In this file we define ContinuousAlternatingMap.curryLeft which interprets a continuous alternating map in n + 1 variables as a continuous linear map in the 0th variable taking values in the continuous alternating maps in n variables.

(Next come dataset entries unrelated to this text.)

--- src/rtl/chc2442_spi_pkg.sv ---
// Shared constants and FSM state type for the CHC2442 SPI responder.
package chc2442_spi_pkg;

  localparam int unsigned FRAME_W = 24;
  localparam int unsigned CMD_W   = 16;
  localparam int unsigned ADDR_W  = 15;
  localparam int unsigned DATA_W  = 8;

  // Field positions within the full 24-bit frame (MSB first on the wire).
  localparam int unsigned RW_BIT   = 23;
  localparam int unsigned ADDR_MSB = 22;
  localparam int unsigned ADDR_LSB = 8;
  localparam int unsigned DATA_MSB = 7;
  localparam int unsigned DATA_LSB = 0;

  // The same fields as seen in the 16-bit command shift register.
  localparam int unsigned CMD_RW_BIT   = RW_BIT - DATA_W;
  localparam int unsigned CMD_ADDR_MSB = ADDR_MSB - DATA_W;

  typedef enum logic [2:0] {
    IDLE,
    CMD,
    DATA,
    DONE,
    WAIT_SEN
  } state_t;

endpackage

--- src/rtl/chc2442_spi_edge_sync.sv ---
// Synchronizes SCLK, SEN and SDI into clk and flags SCLK/SEN edges.
// Chains reset low so a SEN held low across reset never looks like a
// falling edge; a new frame therefore needs SEN to be seen high first.
module chc2442_spi_edge_sync #(
  parameter int unsigned SYNC_STAGES = 2
) (
  input  logic clk,
  input  logic rst,
  input  logic spi_clk_i,
  input  logic spi_sen_i,
  input  logic spi_sdata_i,
  output logic sclk_rise,
  output logic sclk_fall,
  output logic sen_fall,
  output logic sen_rise,
  output logic sen_s,
  output logic sdi_s
);

  logic [SYNC_STAGES-1:0] sclk_sync;
  logic [SYNC_STAGES-1:0] sen_sync;
  logic [SYNC_STAGES-1:0] sdi_sync;
  logic                   sclk_d;
  logic                   sen_d;

  // Synchronizer chains plus one delay flop for edge detection.
  always_ff @(posedge clk) begin
    if (rst) begin
      sclk_sync <= '0;
      sen_sync  <= '0;
      sdi_sync  <= '0;
      sclk_d    <= 1'b0;
      sen_d     <= 1'b0;
    end else begin
      sclk_sync <= {sclk_sync[SYNC_STAGES-2:0], spi_clk_i};
      sen_sync  <= {sen_sync[SYNC_STAGES-2:0], spi_sen_i};
      sdi_sync  <= {sdi_sync[SYNC_STAGES-2:0], spi_sdata_i};
      sclk_d    <= sclk_sync[SYNC_STAGES-1];
      sen_d     <= sen_sync[SYNC_STAGES-1];
    end
  end

  assign sclk_rise = sclk_sync[SYNC_STAGES-1] & ~sclk_d;
  assign sclk_fall = ~sclk_sync[SYNC_STAGES-1] & sclk_d;
  assign sen_rise  = sen_sync[SYNC_STAGES-1] & ~sen_d;
  assign sen_fall  = ~sen_sync[SYNC_STAGES-1] & sen_d;
  assign sen_s     = sen_sync[SYNC_STAGES-1];
  assign sdi_s     = sdi_sync[SYNC_STAGES-1];

endmodule

--- src/rtl/chc2442_spi_responder.sv ---
// CHC2442 SPI device model: shadow register file, read-back on SDO,
// write-commit reporting to fabric.
// Optional macro CHC2442_RESP_ERRCNT_EN adds a saturating aborted-frame
// counter (err_cnt_o) with synchronous clear (err_clr_i).
module chc2442_spi_responder
  import chc2442_spi_pkg::*;
#(
  parameter int unsigned REG_AW      = 6,
  parameter int unsigned SYNC_STAGES = 2,
  parameter logic [7:0]  RST_VAL     = 8'h00
) (
  input  logic              clk,
  input  logic              rst,
  input  logic              spi_clk_i,
  input  logic              spi_sen_i,
  input  logic              spi_sdata_i,
  output logic              spi_sdout_o,
  output logic              wr_vld_o,
  output logic [14:0]       wr_addr_o,
  output logic [7:0]        wr_data_o,
  output logic              rd_vld_o,
  input  logic [REG_AW-1:0] lcl_addr_i,
  output logic [7:0]        lcl_rdata_o,
  output logic              frame_err_o
`ifdef CHC2442_RESP_ERRCNT_EN
  ,
  output logic [15:0]       err_cnt_o,
  input  logic              err_clr_i
`endif
);

  logic sclk_rise, sclk_fall, sen_fall, sen_rise, sen_s, sdi_s;

  chc2442_spi_edge_sync #(
    .SYNC_STAGES(SYNC_STAGES)
  ) u_edge_sync (
    .clk        (clk),
    .rst        (rst),
    .spi_clk_i  (spi_clk_i),
    .spi_sen_i  (spi_sen_i),
    .spi_sdata_i(spi_sdata_i),
    .sclk_rise  (sclk_rise),
    .sclk_fall  (sclk_fall),
    .sen_fall   (sen_fall),
    .sen_rise   (sen_rise),
    .sen_s      (sen_s),
    .sdi_s      (sdi_s)
  );

  state_t              state, state_nxt;
  logic [4:0]          bit_cnt;
  logic [CMD_W-1:0]    cmd_shift;
  logic [DATA_W-1:0]   data_shift;
  logic [DATA_W-1:0]   tx_shift;
  logic [DATA_W-1:0]   shadow [1 << REG_AW];

  logic                cmd_last;
  logic                frame_done;
  logic                abort;

  logic [CMD_W-1:0]    cmd_next;
  logic [DATA_W-1:0]   data_next;
  logic                cmd_in_range;
  logic                wr_in_range;

  assign cmd_next     = {cmd_shift[CMD_W-2:0], sdi_s};
  assign data_next    = {data_shift[DATA_W-2:0], sdi_s};
  assign cmd_in_range = ~|cmd_next[CMD_ADDR_MSB:REG_AW];
  assign wr_in_range  = ~|wr_addr_o[ADDR_W-1:REG_AW];
  assign lcl_rdata_o  = shadow[lcl_addr_i];

  // State register.
  always_ff @(posedge clk) begin
    if (rst) state <= IDLE;
    else     state <= state_nxt;
  end

  // Next-state and frame event decode; the 24th edge wins over a SEN release.
  always_comb begin
    state_nxt  = state;
    cmd_last   = 1'b0;
    frame_done = 1'b0;
    abort      = 1'b0;
    unique case (state)
      IDLE: if (sen_fall) state_nxt = CMD;
      CMD: begin
        if (sen_rise) begin
          abort     = 1'b1;
          state_nxt = IDLE;
        end else if (sclk_rise && bit_cnt == 5'(CMD_W - 1)) begin
          cmd_last  = 1'b1;
          state_nxt = DATA;
        end
      end
      DATA: begin
        if (sclk_rise && bit_cnt == 5'(FRAME_W - 1)) begin
          frame_done = 1'b1;
          state_nxt  = DONE;
        end else if (sen_rise) begin
          abort     = 1'b1;
          state_nxt = IDLE;
        end
      end
      DONE:     state_nxt = WAIT_SEN;
      WAIT_SEN: if (sen_s) state_nxt = IDLE;
      default:  state_nxt = IDLE;
    endcase
  end

  // Shift registers, SDO, fabric pulses and the shadow register file.
  always_ff @(posedge clk) begin
    if (rst) begin
      bit_cnt     <= '0;
      cmd_shift   <= '0;
      data_shift  <= '0;
      tx_shift    <= '0;
      spi_sdout_o <= 1'b0;
      wr_vld_o    <= 1'b0;
      rd_vld_o    <= 1'b0;
      frame_err_o <= 1'b0;
      wr_addr_o   <= '0;
      wr_data_o   <= '0;
      for (int unsigned i = 0; i < (1 << REG_AW); i++) shadow[i] <= RST_VAL;
    end else begin
      wr_vld_o    <= 1'b0;
      rd_vld_o    <= 1'b0;
      frame_err_o <= 1'b0;
      unique case (state)
        IDLE: begin
          spi_sdout_o <= 1'b0;
          if (sen_fall) bit_cnt <= '0;
        end
        CMD: begin
          if (abort) begin
            frame_err_o <= 1'b1;
            spi_sdout_o <= 1'b0;
          end else if (sclk_rise) begin
            cmd_shift <= cmd_next;
            bit_cnt   <= bit_cnt + 5'd1;
            if (cmd_last) begin
              data_shift <= '0;
              tx_shift   <= (cmd_next[CMD_RW_BIT] && cmd_in_range) ?
                            shadow[cmd_next[REG_AW-1:0]] : '0;
            end
          end
        end
        DATA: begin
          if (frame_done) begin
            data_shift <= data_next;
            bit_cnt    <= bit_cnt + 5'd1;
            if (cmd_shift[CMD_RW_BIT]) begin
              rd_vld_o <= 1'b1;
            end else begin
              wr_vld_o  <= 1'b1;
              wr_addr_o <= cmd_shift[CMD_ADDR_MSB:0];
              wr_data_o <= data_next;
            end
          end else if (abort) begin
            frame_err_o <= 1'b1;
            spi_sdout_o <= 1'b0;
          end else begin
            if (sclk_rise) begin
              data_shift <= data_next;
              bit_cnt    <= bit_cnt + 5'd1;
            end
            if (sclk_fall) begin
              spi_sdout_o <= tx_shift[DATA_W-1];
              tx_shift    <= {tx_shift[DATA_W-2:0], 1'b0};
            end
          end
        end
        DONE: begin
          if (!cmd_shift[CMD_RW_BIT] && wr_in_range)
            shadow[wr_addr_o[REG_AW-1:0]] <= wr_data_o;
        end
        WAIT_SEN: begin
          if (sen_s) spi_sdout_o <= 1'b0;
        end
        default: spi_sdout_o <= 1'b0;
      endcase
    end
  end

`ifdef CHC2442_RESP_ERRCNT_EN
  // Saturating count of aborted frames; clear beats a same-cycle increment.
  always_ff @(posedge clk) begin
    if (rst || err_clr_i)                 err_cnt_o <= '0;
    else if (frame_err_o && err_cnt_o != '1) err_cnt_o <= err_cnt_o + 16'd1;
  end
`endif

endmodule

--- config.mk ---
export PLATFORM = sky130hd
export DESIGN_NAME = chc2442_spi_responder
export DESIGN_NICKNAME = d
export VERILOG_FILES = /design/src/rtl/chc2442_spi_pkg.sv /design/src/rtl/chc2442_spi_edge_sync.sv /design/src/rtl/chc2442_spi_responder.sv
export SDC_FILE = /design/constraint.sdc
export NUM_CORES = 1
export LEC_CHECK = 0
export CAP_MARGIN = 20
export CORE_ASPECT_RATIO = 1.25
export CORE_MARGIN = 2
export CORE_UTILIZATION = 50
export DETAILED_ROUTE_END_ITERATION = 10
export PLACE_DENSITY = 0.71
export SLEW_MARGIN = 15
export SYNTH_ARGS = -nofsm -noshare
export SYNTH_HDL_FRONTEND = slang
export SYNTH_SLANG_ARGS = --single-unit
--- constraint.sdc ---
create_clock -name clk -period 3.2 [get_ports clk]
set_clock_uncertainty 0.1 [all_clocks]
set_input_delay 0.48 -clock clk [delete_from_list [all_inputs] [get_ports clk]]
set_output_delay 0.48 -clock clk [all_outputs]
set_load 0.01 [all_outputs]
==> results.md <==
* Critical Path Sink Type: output port
* Rel. slew slack at ~30%
* Cell Area, Synth at roughly 0.031 sq mm
* Layout cells sized above 1 at 25.8%
* Cells after Synth at roughly 2.2k
* DIE AREA at 0.0637 sq mm
* Critical path peak fanout at 2
* WS Path Type: reg2out
* Slew Viols, Final at 0
* Synth Register Bits at about 600
* Worst R2R Path Depth at 7
* Pwr Density at ~480 mW/mm^2
* Remaining Overflow, GRT at 0
* Hold WS at 0.284 ns
* Initial drt markers at approximately 2.5k
* Vias in the first global route at a little over 20k
* Die H at around 280 um
* Hpwl dp at around 76000 um
* Die width at between 200 and 250 um
* HP Class: in2reg
* Final period utilization at 105%
* Setup ws final at -0.148 ns
* Reg clk slew, reported paths at approximately 0.060 ns
* CP Data Arrival Time at ~2.8 ns
* Post-synth EDFFs at just over 500
* Failing checks: negative setup slack
* Slew @ Worst Pin at between 1 and 1.5 ns
* Maxcap violations at 0
* Layout area overhead at 13.2%
* Site Rows at between 100 and 150
* Initial antenna violation count at 2
* Drt via density at about 6.5
* Synth top area share at between 40% and 50%
* Syn Nets at 2242
* Core area at a little over 0.06 sq mm
* Antenna viol nets, final at 0
* CP Data Required Time at ~2.6 ns
* Status: finished with violations
* Port bufs at 45
* Post-Layout Cell Count at around 3.2k
* Diode count at 0
* Largest net degree at the start of global routing at 140
* Peak VDD IR at between 0.3 and 0.4 mV
* First-pass GRT wire length at roughly 150000 um
* Post-Route WL at around 110000 um
* Cell taking the most area after synthesis: edfxtp_1
* Gpl congestion at 1.01
* Startpoint Class: flip-flop
* Pleak at between 0.01 and 0.015 uW
* Clock buffer depth at 3
* Sequential area share after synthesis at between 50% and 60%
* Nets at roughly 2.3k
* WL/cell at between 30 and 40 um
* Tot GR Track Use at about a third
* Synth area leaders: edfxtp_1, mux4_2, and2_1
* Placed insts at around 3.1k
* Syn. warnings at 0
* Via Count at ~21k
* Post-layout min period at between 3 and 4 ns
* RSZ-0062 raised after global routing: true
* H-tree depth at 2
* TritonCTS Buffers at 60
* DRC viols at 0
* Worst skew pair latency at between 0.6 and 0.7 ns
* Top-level I/O count at 46
* Hold Path Depth at 2
* Final hold violation count at 0
* Root Driver: clkbuf_16
* Initial Util at 50.6%
* Setup violations, final at 8
* Clk sink count at between 500 and 600
* Netlist cell types at between 40 and 50
* Drt pass-1 iters at 8
* Ys async rst share at 0%
* Clock tree from TritonCTS: yes
* FMAX at roughly 300 MHz
* Top FF cell, synth: edfxtp_1
* Avg Cell Area, Syn at 13.8 sq um
[state kept, by name, indices dropped and copies added, names as in the netlist]
| register | cells |
|---|---|
| bit_cnt | 5 |
| cmd_shift | 16 |
| data_shift | 7 |
| frame_err_o | 1 |
| rd_vld_o | 1 |
| shadow | 512 |
| spi_sdout_o | 1 |
| state | 3 |
| tx_shift | 8 |
| u_edge_sync.sclk_d | 1 |
| u_edge_sync.sclk_sync | 2 |
| u_edge_sync.sdi_sync | 2 |
| u_edge_sync.sen_d | 1 |
| u_edge_sync.sen_sync | 2 |
| wr_addr_o | 15 |
| wr_data_o | 8 |
| wr_vld_o | 1 |
[repair_timing]
item / CTS / global route
buffers inserted: 2 / 2
pin swaps: 6 / 4
resized for setup: 44 / 5
endpoints found under the hold margin: 0 / 0
hold buffers: 0 / 0
setup endpoints to repair: 8 / 8
[cells in the final DEF (no fill, tap or decap), types with 4 or more instances in the layout]
master and count:
nand3_1 27, a211o_1 7, nor3_1 4, a211oi_2 4, clkinv_1 21, o22ai_1 7
nand2b_1 7, a211oi_1 11, buf_2 8, a21oi_1 37, clkbuf_16 62, nand3b_1 7
a22oi_1 33, nor4_1 9, nor2b_1 35, clkinv_2 11, nand2_1 85, clkdlybuf4s50_1 32
mux2i_1 127, mux2_2 13, buf_4 141, mux4_2 240, dfxtp_1 63, and2_1 514
dfxtp_2 9, nand4_1 12, o211ai_1 12, edfxtp_1 512, a31oi_1 17, buf_12 21
clkbuf_8 5, clkbuf_1 16, nor2_1 116, or2_2 65, a221oi_1 13
[where the power goes]
group	total (uW)	internal, uW	switching [uW]
logic	1200	569	629
clock network	6910	3890	3030
registers	8770	8520	250
total	16900	13000	3910
[synthesized netlist by cell type (all sizes together) (5+ instances only)]
cell and count:
and2 514, edfxtp 512, mux4 240, mux2i 128, clkbuf 127, nor2 116
nand2 85, dfxtp 74, or2 65, buf 54, a21oi 40, nor2b 37
a22oi 35, nand3 29, a31oi 17, a211oi 16, clkinv 14, a221oi 13
mux2 13, nand4 12, o211ai 12, nor4 9, a211o 7, nand2b 7
nand3b 7, o22ai 7, nor3 5
[logic make-up (layout without fill, tap and decap cells)]
kind of cell    count (synthesis)  in the layout  share of synthesized area [%]
simple gates                  898            898                           16.5
compound gates                164            164                           3.66
buf+inv                       198            334                           2.92
mux                           381            381                           22.1
flops                         586            586                           54.6
fa+ha+maj                       2              2                         0.0811
[per-layer routing]
metal | global-route usage [%] | vias up | routed length [um] | part of all wire [%]
met4 | 21.2 | 0 | 8230 | 7.7
met2 | 57.7 | 1268 | 52800 | 50
met1 | 41.2 | 10582 | 36900 | 35
met5 | 0 | - | 0 | 0
met3 | 5.23 | 344 | 8680 | 8.1
li1 | - | 8548 | - | -
[stage by stage]
step	TNS, ns	setup slack [ns]	util (%)	cell area, sq um	power [uW]
after floorplan	0	0.289	-	30800	9510
after global placement	-3.08	-0.476	54.1	32900	10100
after detailed placement	-3.09	-0.477	54.1	32900	10100
after CTS	-0.714	-0.152	57.3	34900	16900
after global routing	-0.957	-0.185	57.3	34900	17300
final	-0.806	-0.148	57.3	34900	16900
[path summary, 6_finish.rpt]
kind	from	endpoint	slack, ns
min reg2reg	u_edge_sync.sdi_sync[0]$_SDFF_PP0_	u_edge_sync.sdi_sync[1]$_SDFF_PP0_	0.33
max reg2reg	cmd_shift[1]$_SDFFE_PP0P_	tx_shift[1]$_SDFFE_PP0P_	0.30
max	shadow[14][4]$_SDFFCE_PN0P_	lcl_rdata_o[4]	-0.15
min	spi_sen_i	u_edge_sync.sen_sync[0]$_SDFF_PP0_	0.28
[final cells by class]
cell class	count	area, sq um
Clock buffer	82	1670
Sequential cell	586	16900
Timing Repair Buffer	205	1880
Inverter	17	63.8
Clock inverter	30	251
Tap cell	824	1030
Fill cell	4870	26000
Multi-Input combinational cell	1445	13200
[critical path, cell delays in order, from the launching register on]
cell,delay [ns]
edfxtp_1,0.50
mux4_2,0.51
mux4_2,0.49
nor2b_1,0.15
a211oi_1,0.27
a21oi_2,0.07
buf_2,0.16
No activity file was read; power rests on OpenSTA's default activity.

noncomputable def ContinuousAlternatingMap.curryLeft {𝕜 : Type u_1} {E : Type u_2} {F : Type u_3} [NontriviallyNormedField 𝕜] [NormedAddCommGroup E] [NormedSpace 𝕜 E] [NormedAddCommGroup F] [NormedSpace 𝕜 F] {n : ℕ} (f : E [⋀^Fin (n + 1)]→L[𝕜] F) : E →L[𝕜] E [⋀^Fin n]→L[𝕜] F

Given a continuous alternating map f in n+1 variables, split the first variable to obtain a continuous linear map into continuous alternating maps in n variables, given by x ↦ (m ↦ f (Matrix.vecCons x m)). It can be thought of as a map $Hom(\bigwedge^{n+1} M, N) \to Hom(M, Hom(\bigwedge^n M, N))$.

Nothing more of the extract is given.